無双直伝英真流居合兵法

無雙直傳英信流居合兵法

The name of this ryu-ha in romanized form is Muso Jikiden Eishin Ryu Iai Heiho, or Musou Jikiden Eishin Ryuu Iai Heihou. It translates, loosely, as 'The unparalleled, direct transmission (from the gods) martial methods of iai school of Eishin.' For the sake of brevity, it shall now be referred to as MJER.

History

MJER traces its roots to Hayashizaki Jinsuke Minamoto Shigenobu, arguably the father of modern iaido, circa 1590 during the end of the Muromachi era.

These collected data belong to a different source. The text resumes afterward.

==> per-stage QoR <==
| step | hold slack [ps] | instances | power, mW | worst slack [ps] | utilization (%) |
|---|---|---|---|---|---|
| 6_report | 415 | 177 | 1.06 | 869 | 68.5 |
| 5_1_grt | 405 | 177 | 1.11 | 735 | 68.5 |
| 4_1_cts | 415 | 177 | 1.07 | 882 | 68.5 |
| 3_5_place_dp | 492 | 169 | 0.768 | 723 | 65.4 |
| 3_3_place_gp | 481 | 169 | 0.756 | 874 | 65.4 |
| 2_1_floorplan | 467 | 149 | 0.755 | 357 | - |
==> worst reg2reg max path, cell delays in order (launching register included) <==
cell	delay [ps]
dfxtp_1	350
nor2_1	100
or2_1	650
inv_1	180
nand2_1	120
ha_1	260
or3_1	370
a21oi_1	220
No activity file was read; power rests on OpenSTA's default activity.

The ryu-ha, in its present form, was conceived by Oe Masamichi in the late 19th early 20th century. Oe sensei had previously been the 15th soke of Shimomura-ha before he left and associated with the Tanimura-ha as their 17th generation headmaster. He continued the tradition of Omori Ryu and Hasagawa Eishin Ryu within Tanimura-ha to create modern-day MJER. He is one of the last members of the ryu-ha to have seen actual combat with a sword during Hamaguri Gomon no Ikusa (The Clam Gate War).

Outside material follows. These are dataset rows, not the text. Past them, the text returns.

`config.mk`:
```
export PLATFORM = sky130hd
export DESIGN_NAME = dmem_access_unit
export DESIGN_NICKNAME = d
export VERILOG_FILES = /design/src/rtl/dmem_access_unit.sv
export SDC_FILE = /design/constraint.sdc
export NUM_CORES = 1
export LEC_CHECK = 0
export ABC_CLOCK_PERIOD_IN_PS = 10000
export CAP_MARGIN = 40
export CORE_ASPECT_RATIO = 1.2
export CORE_MARGIN = 4
export CORE_UTILIZATION = 50
export CTS_BUF_LIST = sky130_fd_sc_hd__clkbuf_8
export CTS_CLUSTER_SIZE = 28
export DETAILED_ROUTE_END_ITERATION = 8
export GPL_TIMING_DRIVEN = 0
export PLACE_DENSITY = 0.92
export SYNTH_ARGS = -nofsm -noshare
export SYNTH_HDL_FRONTEND = slang
export SYNTH_SLANG_ARGS = --single-unit
```
`constraint.sdc`:
```
create_clock -name i_clk -period 10 [get_ports i_clk]
set_clock_uncertainty 0.05 [all_clocks]
set_input_delay 1.5 -clock i_clk [delete_from_list [all_inputs] [get_ports i_clk]]
set_output_delay 1.5 -clock i_clk [all_outputs]
set_load 0.02 [all_outputs]
```
`src/rtl/dmem_access_unit.sv`:
```
// Load/store unit: turns one byte-addressed hart request into a word-aligned
// valid/ready memory access and returns an extended load result or a trap.
module dmem_access_unit #(
    parameter int TIMEOUT_CYCLES = 255
) (
    input  logic        i_clk,
    input  logic        i_rst,
    input  logic        i_req_valid,
    output logic        o_req_ready,
    input  logic        i_req_write,
    input  logic [31:0] i_req_addr,
    input  logic [31:0] i_req_wdata,
    input  logic [2:0]  i_req_funct3,
    output logic        o_rsp_valid,
    output logic [31:0] o_rsp_rdata,
    output logic        o_rsp_trap,
    output logic        o_mem_valid,
    input  logic        i_mem_ready,
    output logic [31:0] o_mem_addr,
    output logic        o_mem_ren,
    output logic        o_mem_wen,
    output logic [31:0] o_mem_wdata,
    output logic [3:0]  o_mem_mask,
    input  logic        i_mem_rvalid,
    input  logic [31:0] i_mem_rdata
);

    typedef enum logic [1:0] {IDLE, REQ, WAIT, RESP} state_t;

    state_t      state, state_nxt;
    logic [15:0] cnt;
    logic        write_q;
    logic [2:0]  funct3_q;
    logic [1:0]  addr_lo_q;
    logic        accept, access_good, timeout;
    logic [31:0] rsp_rdata_nxt;
    logic        rsp_trap_nxt;

    function automatic logic access_ok(input logic wr, input logic [2:0] f3, input logic [1:0] lo);
        logic legal, misaligned;
        case (f3)
            3'b000, 3'b001, 3'b010: legal = 1'b1;
            3'b100, 3'b101:         legal = ~wr;
            default:                legal = 1'b0;
        endcase
        misaligned = (f3[1:0] == 2'b01 && lo[0]) || (f3[1:0] == 2'b10 && lo != 2'b00);
        return legal && !misaligned;
    endfunction

    function automatic logic [3:0] lane_mask(input logic [2:0] f3, input logic [1:0] lo);
        case (f3[1:0])
            2'b00:   return 4'b0001 << lo;
            2'b01:   return lo[1] ? 4'b1100 : 4'b0011;
            default: return 4'b1111;
        endcase
    endfunction

    function automatic logic [31:0] lane_wdata(input logic [2:0] f3, input logic [1:0] lo,
                                               input logic [31:0] wd);
        case (f3[1:0])
            2'b00:   return {24'b0, wd[7:0]} << {lo, 3'b000};
            2'b01:   return lo[1] ? {wd[15:0], 16'b0} : {16'b0, wd[15:0]};
            default: return wd;
        endcase
    endfunction

    function automatic logic [31:0] load_extend(input logic [2:0] f3, input logic [1:0] lo,
                                                input logic [31:0] rd);
        logic [31:0] b_sh, h_sh;
        b_sh = rd >> {lo, 3'b000};
        h_sh = rd >> {lo[1], 4'b0000};
        case (f3)
            3'b000:  return {{24{b_sh[7]}}, b_sh[7:0]};
            3'b001:  return {{16{h_sh[15]}}, h_sh[15:0]};
            3'b100:  return {24'b0, b_sh[7:0]};
            3'b101:  return {16'b0, h_sh[15:0]};
            default: return rd;
        endcase
    endfunction

    assign accept      = (state == IDLE) && i_req_valid;
    assign access_good = access_ok(i_req_write, i_req_funct3, i_req_addr[1:0]);
    assign timeout     = (cnt == 16'(TIMEOUT_CYCLES - 1));

    always_ff @(posedge i_clk or posedge i_rst) begin
        if (i_rst) state <= IDLE;
        else       state <= state_nxt;
    end

    always_comb begin
        state_nxt = state;
        case (state)
            IDLE:    if (i_req_valid) state_nxt = access_good ? REQ : RESP;
            REQ:     if (i_mem_ready) state_nxt = write_q ? RESP : WAIT;
            WAIT:    if (i_mem_rvalid || timeout) state_nxt = RESP;
            RESP:    state_nxt = IDLE;
            default: state_nxt = IDLE;
        endcase
    end

    always_comb begin
        o_req_ready = (state == IDLE) && !i_rst;
        o_mem_valid = (state == REQ);
        o_mem_ren   = o_mem_valid && !write_q;
        o_mem_wen   = o_mem_valid && write_q;
        o_rsp_valid = (state == RESP);
    end

    // Response fields are only non-zero during the RESP cycle; rvalid beats the timeout.
    always_comb begin
        rsp_rdata_nxt = '0;
        rsp_trap_nxt  = 1'b0;
        if (state == WAIT && i_mem_rvalid)
            rsp_rdata_nxt = load_extend(funct3_q, addr_lo_q, i_mem_rdata);
        if ((accept && !access_good) || (state == WAIT && !i_mem_rvalid && timeout))
            rsp_trap_nxt = 1'b1;
    end

    always_ff @(posedge i_clk or posedge i_rst) begin
        if (i_rst) begin
            cnt         <= '0;
            o_mem_addr  <= '0;
            o_mem_mask  <= '0;
            o_mem_wdata <= '0;
            o_rsp_rdata <= '0;
            o_rsp_trap  <= 1'b0;
        end else begin
            cnt         <= (state == WAIT) ? cnt + 16'd1 : '0;
            o_rsp_rdata <= rsp_rdata_nxt;
            o_rsp_trap  <= rsp_trap_nxt;
            if (accept && access_good) begin
                o_mem_addr  <= {i_req_addr[31:2], 2'b00};
                o_mem_mask  <= lane_mask(i_req_funct3, i_req_addr[1:0]);
                o_mem_wdata <= lane_wdata(i_req_funct3, i_req_addr[1:0], i_req_wdata);
            end
        end
    end

    always_ff @(posedge i_clk) begin
        if (accept) begin
            write_q   <= i_req_write;
            funct3_q  <= i_req_funct3;
            addr_lo_q <= i_req_addr[1:0];
        end
    end

endmodule

```
==> impl_metrics.tcl, run 1 <==
set metrics [dict create \
    status "complete, no violations" \
    clkTransAtPathRegs_ns 0.08 \
    grt.total_usage 0.262 \
    antenna_found_initial 0 \
    cts_root_buffer "clkbuf_8" \
    clockBufferDepth 2 \
    tns_ns 0 \
    syn_inst 519 \
    crit_type "input port to primary output" \
    power_density_nw_per_um2 247 \
    max_freq_ghz 0.236 \
    r2r.worst_path.cells 7 \
    critPathArrivalTime_ns 2.68 \
    start_kind "input port" \
    rr_endpoint "o_rsp_rdata[25]$_DFF_PP0_" \
    die_w_um 105 \
    syn_area_per_cell_um2 10.9 \
    core_um2 11100 \
    relSlewSlack 0.556 \
    insertion_delay_ns 0.42 \
    yosysWarnings 0 \
    synth.distinct_cells 55 \
    highest_layer "met4" \
    layout-drive-gt1-share 0.131 \
    routedWlPerCell_um 18.4 \
    initial_core_util 0.512 \
    yosysSeqAreaShare 0.547 \
    cts_hold_buffers 0 \
    reg2reg_setup_slack_ns 7.82 \
    ctsResizeCount 0 \
    ios 211 \
    cts_setup_buffers 0 \
    rsz0062_at_grt "false" \
    setup_viol 0 \
    synthesis.area_um2 5680 \
    drt_iter0_drc 252 \
    drt-met1-wl_um 5840 \
    min_path_type "flop to flop" \
    grt-ovfl-total 0 \
    hold_ws_ns 0.432 \
    hold_viol_final 0 \
    synthArstFlopShare 0.951 \
    hold_depth 2 \
    min-delay-start "o_mem_mask[2]$_DFFE_PP0P_" \
    r2r_start "state[0]$_DFFE_PP0P_" \
    area_growth_pct 47.8 \
    fin_crit_sh 0.423 \
    cts.sinks 123 \
    yosys_most_used_dff "dfrtp_1" \
    route.met2.wl_um 8790 \
    grt_pass1_wl_um 27300 \
    synth-edff-count 6 \
    die_area_um2 13100 \
    max_slew.worst_pin.slew_ns 0.665 \
    post-place-ws_ns 5.77 \
    via_per_inst 5.52 \
    cts_tree "yes" \
    setup_slack_ns 5.77 \
    grt_start_max_net_pins 72 \
    max_cap_violations 0 \
    drt_pre_antenna_iters 5 \
    wl_met3_um 1600 \
    critPathMaxFanout 2 \
    place_hpwl_um 13000 \
    min_to "o_mem_mask[2]$_DFFE_PP0P_" \
    fp.dieH_um 125 \
    synth_seq_cells 123 \
    rows 42 \
    io_buffer_count 208 \
    antenna_cells 0 \
    vdd_ir_drop_max_mv 0.194 \
    required_ns 8.45 \
    ant_nets 0 \
    fin_util 0.757 \
    via_count 5050 \
    gp_congestion 0.937 \
    post-route-min-period_ns 4.23 \
    fin_cells 915 \
    dp.cells 883 \
    p_leak_nw 3.74 \
    cts_buffers 17 \
    drt-total-wl_um 16800 \
    route.detailed.drc 0 \
    worstSetupEndpointType "primary output" \
    slew_viol_final 0 \
    final_nets 860 \
    ctsHtreeMaxLevel 4 \
    grt_pass1_vias 5408 \
]
cell families after synthesis:
group                    count (synthesis)  share of synthesized area
adder cells (fa/ha/maj)                  7                     0.0154
other                                    1                   0.000660
XOR/XNOR                                11                     0.0170
AND/OR/NAND/NOR                        151                      0.129
flip-flops                             123                      0.547
buffers and inverters                   59                     0.0496
multiplexers                            42                     0.0846
AO/OA/AOI/OAI                          125                      0.156
layout by cell type, fill, tap and decap left out, drive strengths merged, types with 14 or more instances in the layout:
cell type and n:
mux2 38, inv 24, o21ai 40, buf 17, nor2 40, nand2 56, a21o 16, nand3 14
dfrtp 117, a221oi 17, clkbuf 39, clkdlybuf4s50 208, a22oi 17
cell type report:
cell class,instances,area (µm²)
Buffer,36,195
Clock buffer,19,262
Clock inverter,13,143
Fill cell,722,2700
Inverter,23,88.8
Multi-Input combinational cell,338,2290
Sequential cell,123,3110
Tap cell,154,193
Timing Repair Buffer,209,2110
flip-flops by register name (all words and copies together), names as in the netlist:
signal	count
o_mem_mask	4
cnt	16
state	2
write_q	1
funct3_q	3
o_rsp_trap	1
o_mem_wdata	32
o_mem_addr	30
addr_lo_q	2
o_rsp_rdata	32
how the worst max path moves through the flow:
stage,start,to,cells past startpoint
3_3_place_gp,i_rst,o_mem_wdata[4]$_DFFE_PP0P_,2
6_report,i_rst,o_req_ready,3
4_1_cts,i_rst,o_req_ready,3
5_1_grt,i_rst,o_req_ready,3
3_5_place_dp,i_rst,o_req_ready,3
2_1_floorplan,i_rst,cnt[0]$_DFF_PP0_,1
synth_stat cells, types with 8 or more instances:
cell type | n | area [µm²]
dfrtp_1 | 117 | 2930
nand2_1 | 55 | 206
nor2_1 | 39 | 146
o21ai_0 | 38 | 190
mux2_2 | 35 | 394
inv_1 | 22 | 82.6
clkbuf_1 | 20 | 75.1
a221oi_1 | 17 | 149
a22oi_1 | 17 | 128
a21o_1 | 16 | 120
nand3_1 | 14 | 70.1
nor2b_1 | 12 | 75.1
a2bb2oi_1 | 8 | 70.1
xor2_1 | 8 | 70.1
layer usage:
metal,GRT usage,vias to the layer above
met4,0.119,0
met5,0,-
met3,0.0938,45
li1,-,2295
met1,0.271,2449
met2,0.469,261
worst max-delay path: stages:
cell and delay (ns):
clkdlybuf4s50_1 0.46, nor2_1 0.11, clkdlybuf4s50_1 0.61
metrics by stage:
step,area (µm²),total power [mW]
after floorplan,5680,1.18
after global placement,7960,1.61
after detailed placement,7990,1.63
after CTS,8390,2.08
after global routing,8390,2.18
final,8390,2.07
power by group:
part	switching (mW)	internal (mW)	leakage (nW)
registers	0.0887	0.659	1.58
clock network	0.206	0.236	0.199
logic	0.454	0.426	1.95
total	0.748	1.32	3.74
(Power assumes the default switching activity.)
==> inputs of run 2 (changes only) <==
==> config.mk (replaced) <==
export PLATFORM = sky130hd
export DESIGN_NAME = dmem_access_unit
export DESIGN_NICKNAME = d
export VERILOG_FILES = /design/src/rtl/dmem_access_unit.sv
export SDC_FILE = /design/constraint.sdc
export NUM_CORES = 1
export LEC_CHECK = 0
export ABC_CLOCK_PERIOD_IN_PS = 3600
export CAP_MARGIN = 40
export CORE_ASPECT_RATIO = 1.2
export CORE_MARGIN = 4
export CORE_UTILIZATION = 42
export CTS_BUF_LIST = sky130_fd_sc_hd__clkbuf_8
export CTS_CLUSTER_SIZE = 28
export DETAILED_ROUTE_END_ITERATION = 8
export GPL_TIMING_DRIVEN = 0
export PLACE_DENSITY = 0.83
export SYNTH_ARGS = -nofsm -noshare
export SYNTH_HDL_FRONTEND = slang
export SYNTH_SLANG_ARGS = --single-unit
==> constraint.sdc (replaced) <==
create_clock -name i_clk -period 3.6 [get_ports i_clk]
set_clock_uncertainty 0.05 [all_clocks]
set_input_delay 0.54 -clock i_clk [delete_from_list [all_inputs] [get_ports i_clk]]
set_output_delay 0.54 -clock i_clk [all_outputs]
set_load 0.02 [all_outputs]
==> impl_metrics.tcl, run 2 (same netlist as run 1, synthesis figures left out) <==
set metrics [dict create \
    status "complete, no violations" \
    min_to "o_mem_mask[1]$_DFFE_PP0P_" \
    slew_viol_final 0 \
    initial_core_util 0.429 \
    r2r.worst_path.cells 7 \
    cts_tree "yes" \
    crit_path_frequent_cell "inv_1" \
    power_switching_mw 2.09 \
    drt-total-wl_um 17200 \
    seq_power_share 0.355 \
    required_ns 3.01 \
    worstSetupPathDepth 5 \
    clockBufferDepth 2 \
    start_kind "flop" \
    cpLargestDelayFamily "buffers and inverters" \
    fill_cells 1087 \
    crit_type "flop to primary output" \
    pwr-share-clk 0.224 \
    min_path_type "flop to flop" \
    p_leak_nw 3.76 \
    area_growth_pct 49.1 \
    cts_setup_buffers 0 \
    r2r_start "state[0]$_DFFE_PP0P_" \
    max_freq_ghz 0.387 \
    antenna_found_initial 0 \
    cp.buffers_inverters 3 \
    cts.sinks 123 \
    crit_chain "inv_1 > ha_1 > inv_1 > nor2_1 > clkdlybuf4s50_1" \
    ctsHtreeMaxLevel 4 \
    netSwitchingFraction 0.358 \
    clkTransAtPathRegs_ns 0.08 \
    fin_crit_sh 0.717 \
    post-route-min-period_ns 2.58 \
    critPathArrivalTime_ns 1.99 \
    drt_pre_antenna_iters 7 \
    drt_iter0_drc 226 \
    grt.total_usage 0.227 \
    final_cell_mix "clkdlybuf4s50_1, dfrtp_1, nand2_1" \
    vdd_ir_drop_max_mv 0.326 \
    combPwrFrac 0.422 \
    place_hpwl_um 13600 \
    max_slew.worst_pin.slew_ns 0.622 \
    cts_hold_buffers 0 \
    grt_pass1_wl_um 27400 \
    fin_util 0.640 \
    min-delay-start "o_mem_mask[1]$_DFFE_PP0P_" \
    hold_depth 2 \
    final_nets 862 \
    power_density_nw_per_um2 689 \
    insertion_delay_ns 0.44 \
    ctsResizeCount 0 \
    grt-ovfl-total 0 \
    worstSetupEndpointType "primary output" \
    hold_viol_final 0 \
    antenna_cells 0 \
    layout-drive-gt1-share 0.134 \
    die_area_um2 15500 \
    rr_endpoint "o_mem_addr[7]$_DFFE_PP0P_" \
    ant_nets 0 \
    ios 211 \
    multi_input_area_um2 2290 \
    grt_pass1_vias 5462 \
    crit_slowest_cell "clkdlybuf4s50_1" \
    rows 46 \
    io_buffer_count 208 \
    route.detailed.drc 0 \
    relSlewSlack 0.585 \
    rsz0062_at_grt "false" \
    via_per_inst 5.40 \
    reg2reg_setup_slack_ns 1.48 \
    max_cap_violations 0 \
    gp_congestion 0.952 \
    tns_ns 0 \
    setup_viol 0 \
    core_um2 13200 \
    via_count 5032 \
    register_area_um2 3110 \
    internal_power_mw 3.74 \
    slowest_delay_ns 0.62 \
    routedWlPerCell_um 18.5 \
    final_common_cell "clkdlybuf4s50_1" \
    die_w_um 114 \
    grt_start_max_net_pins 41 \
    cts_buffers 17 \
    top_regs "o_mem_wdata (32), o_rsp_rdata (32), o_mem_addr (30)" \
    placed_area_um2 8040 \
    hold_ws_ns 0.434 \
    fp.dieH_um 135 \
    cts_root_buffer "clkbuf_8" \
    fin_area_um2 8470 \
    critPathMaxFanout 4 \
]
[run 2: power by group through the flow]
stage          Sequential (mW)  Clock [mW]  Combinational (mW)
5_1_grt                   2.13        1.39                2.62
6_report                  2.07        1.30                2.46
4_1_cts                   2.08        1.33                2.49
3_5_place_dp              2.10           0                2.48
2_1_floorplan             2.57           0               0.709
3_3_place_gp              2.07           0                2.40
[run 2: layout make-up]
type	instances	area share
Sequential cell	123	0.367
Multi-Input combinational cell	338	0.271
Timing Repair Buffer	211	0.253
Clock buffer	19	0.0309
Tap cell	168	0.0248
Buffer	36	0.0230
Clock inverter	13	0.0197
Inverter	23	0.0106
[run 2: tightest hold or removal path: stages (launching register included)]
cell and delay (ns):
dfrtp_1 0.35, nand2_1 0.05, o21ai_0 0.06
[run 2: stage by stage]
stage | worst slack (ns) | cells | power [mW]
after floorplan | 1.58 | 520 | 3.28
after global placement | 0.530 | 896 | 4.47
after detailed placement | 0.979 | 899 | 4.58
after CTS | 0.987 | 931 | 5.89
after global routing | 0.886 | 931 | 6.14
final | 1.02 | 931 | 5.83
[run 2: worst max path at each step]
stage | from | end | slack, ns
after floorplan | i_rst | cnt[0]$_DFF_PP0_ | 1.58
after global placement | i_rst | o_mem_wdata[6]$_DFFE_PP0P_ | 0.53
after detailed placement | i_req_addr[0] | o_mem_addr[7]$_DFFE_PP0P_ | 0.98
after CTS | state[1]$_DFFE_PP0P_ | o_mem_wen | 0.99
after global routing | state[1]$_DFFE_PP0P_ | o_mem_ren | 0.89
final | state[1]$_DFFE_PP0P_ | o_mem_ren | 1.02
[run 2: layer usage]
layer,track usage,share of wire,routed length [µm],up-vias
met4,0.119,0.040,697,0
met1,0.249,0.37,6320,2425
met5,0,0,0,-
li1,-,-,-,2292
met3,0.0536,0.068,1180,56
met2,0.404,0.52,9040,259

The current lineage has split with multiple senior students, all recipients of the Kongen no Maki (MJER's version of the menkyo kaiden), claiming to be the headmaster. With multiple lineages, MJER is one of the most widely practiced extant koryu bugei.

Muso Shinden Ryu (MSR) is another art that shares many simularities with MJER. MSR was formulated circa the reformulation of MJER by Nakayama Hakudo, a man with connections to the Shimomura-ha tradition. They both contain Omori Ryu, Eishin Ryu, and the same Okuden as well.

Omori Ryu

Omori Ryu is considered the shoden or beginning set. It consists of eleven kata and is referred to as seiza no bu, the seated set. Seiza is a traditional Japanese sitting posture involving tucking the legs and sitting on the heels in an upright way.

Eishin Ryu

Eishin Ryu is the chuden or middle set. It is known as tate-hiza no bu and contains ten kata. Tate-hiza is transliterated as 'standing knee' and is similar to seiza; assume seiza, then the right foot is placed next to the left knee so that the right knee is standing.

Okuden

This is the secret set, sometimes referred to as Shigenobu Ryu, available to practitioners who have shown loyalty and perseverence in learning the entirety of the shoden and chuden sets. It is broken into i waza and tachi waza, seated (tate-hiza) and standing, respectively.

There also exists a set of three kata called itomagoi. They are considered seiza no bu, and are cuts from variations of seated bowing.

Paired Kata

The MJER tradition continues with paired kata that, though not quite considered kenjutsu, are iai-derived forms. There are six sets of paired kata:

Tachiuchi no Kata (7 kata)
Tachiuchi no Kurai (10 kata)
Tsumeai no Kurai (11 kata)
Daisho Tsumeai no Kurai (8 kata)
Daisho Tachizume no Kurai (7 kata)
Daikentori (10 kata)

These sets include various kata with the swords sheathed, swords drawn, standing, kneeling, one standing-one kneeling, grappling and throws, and work with kodachi, or short sword.

These forms exist to provide a more practical side for the school, with concerns of ma ai and other combat related principles being drawn in.

In the past, Itabashi Ryu Bojutsu and Natsubara Ryu Yawara (jujutsu) were subsumed in the MJER curriculum. Even in Japan, only tiny bits and pieces are currently known and the ryu-ha as a whole have vanished.